听苏棠这般说,许淳安神色稍缓,她总算不像从前那样一味软弱退让了。
他朝老夫人与苏棠点了点头:“既如此,便照此办理。王府方才已将人送了过来,我让长风即刻持我的名帖,将他押送官府。”
老夫人看了眼苏棠,又道:“棠儿,如今你已是世子爷的妾室,往后与娘家该少些往来才是。”
苏棠闻言,当即要起身下跪,许淳安伸手按住她肩头:“有话坐着说便是。”
她低下头,轻声应道:“老夫人教训的是,妾记下了。”
见她这般恭顺,老夫人方才颔首。
只是目光落处,见儿子仍握着苏棠的手,心头不由一沉,儿子今日为了苏棠竟做出将太医院太医悉数请来的事,实在太过出格。
从前儿子喜欢苏棠,她乐见其成,可如今这般倒有些过犹不及了。
既然苏棠有了身孕,伺候爷们便不再相宜。

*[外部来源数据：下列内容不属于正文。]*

[src/rtl/segpt_xlate.sv]
module segpt_xlate
    import segpt_pkg::*;
(
    input  logic               clk,
    input  logic               rst,
    input  logic               cfg_pte_we,
    input  logic [PTE_AW-1:0]  cfg_pte_idx,
    input  logic [PTE_W-1:0]   cfg_pte_data,
    input  logic               cfg_seg_we,
    input  logic [SEG_W-1:0]   cfg_seg_sel,
    input  logic [PTE_AW-1:0]  cfg_seg_base,
    input  logic [BOUND_W-1:0] cfg_seg_bound,
    input  logic               req_valid,
    input  logic [VA_W-1:0]    req_va,
    input  logic [1:0]         req_acc,
    output logic               rsp_valid,
    output logic [PA_W-1:0]    rsp_pa,
    output logic               rsp_segfault,
    output logic               rsp_protfault
);

    logic [SEG_W-1:0]  va_seg;
    logic [VPN_W-1:0]  va_vpn;
    seg_cfg_t          cur_cfg;
    logic [PTE_AW-1:0] pte_idx;
    xl_stage_t         st_d, st_q;
    logic              s1_valid;
    pte_t              pte_q;
    logic [PA_W-1:0]   chk_pa;
    logic              chk_seg, chk_prot;

    assign va_seg = req_va[VA_W-1:SEG_LSB];
    assign va_vpn = req_va[SEG_LSB-1:OFF_W];

    segpt_seg_table i_seg_table (
        .clk    (clk),
        .rst    (rst),
        .we     (cfg_seg_we),
        .wsel   (cfg_seg_sel),
        .wbase  (cfg_seg_base),
        .wbound (cfg_seg_bound),
        .rsel   (va_seg),
        .rcfg   (cur_cfg)
    );

    assign pte_idx = cur_cfg.base + PTE_AW'(va_vpn);

    segpt_pte_mem i_pte_mem (
        .clk   (clk),
        .rst   (rst),
        .we    (cfg_pte_we),
        .waddr (cfg_pte_idx),
        .wdata (pte_t'(cfg_pte_data)),
        .raddr (pte_idx),
        .rdata (pte_q)
    );

    always_comb begin
        st_d.over = ({1'b0, va_vpn} >= cur_cfg.bound);
        st_d.acc  = acc_e'(req_acc);
        st_d.off  = req_va[OFF_W-1:0];
    end

    always_ff @(posedge clk) begin
        if (rst) begin
            s1_valid <= 1'b0;
            st_q     <= '0;
        end else begin
            s1_valid <= req_valid;
            st_q     <= st_d;
        end
    end

    segpt_perm_check i_perm_check (
        .pte    (pte_q),
        .st     (st_q),
        .pa     (chk_pa),
        .seg_f  (chk_seg),
        .prot_f (chk_prot)
    );

    always_ff @(posedge clk) begin
        if (rst) begin
            rsp_valid     <= 1'b0;
            rsp_pa        <= '0;
            rsp_segfault  <= 1'b0;
            rsp_protfault <= 1'b0;
        end else begin
            rsp_valid     <= s1_valid;
            rsp_pa        <= s1_valid ? chk_pa : '0;
            rsp_segfault  <= s1_valid & chk_seg;
            rsp_protfault <= s1_valid & chk_prot;
        end
    end

    a_r7_one_fault: assert property (@(posedge clk)
        disable iff (rst) !(rsp_segfault && rsp_protfault));

    a_r7_quiet_idle: assert property (@(posedge clk)
        disable iff (rst) !rsp_valid |-> (!rsp_segfault && !rsp_protfault && rsp_pa == '0));

    a_r8_latency: assert property (@(posedge clk)
        disable iff (rst) req_valid |-> ##2 rsp_valid);

    a_r1_offset_kept: assert property (@(posedge clk)
        disable iff (rst) (rsp_valid && !rsp_segfault && !rsp_protfault)
            |-> (rsp_pa[OFF_W-1:0] == $past(req_va[OFF_W-1:0], 2)));

    a_r2_fault_zero_pa: assert property (@(posedge clk)
        disable iff (rst) (rsp_segfault || rsp_protfault) |-> (rsp_pa == '0));

endmodule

看来,是该寻个日子,让新姨娘尽快入府了。
再说到苏家,王氏与苏荷狼狈归家,待到天色黑下来仍不见苏明回来。
起初,王氏只当儿子得了贵人青眼被留了下来。可眼见日头西沉,天色渐暗,她心头才浮起一丝不安。
她到底在国公府伺候过,深知高门府邸的规矩,便是再得赏识,也绝无将外客留至夜深的道理。
她忙遣了名小厮前去打听,待那小厮气喘吁吁跑回来,带回来的却是王府出事的消息。
“夫人,听说大小姐落水了!王妃亲自去国公府探望,还送了好些补品,说是大小姐又救了小公子一命。”
“什么?那贱蹄子倒是好运气!”王氏没好气地啐道,“让你去打听大公子的消息,你扯这些没用的作甚!”
小厮脸一垮,目光躲闪,支支吾吾不敢接话。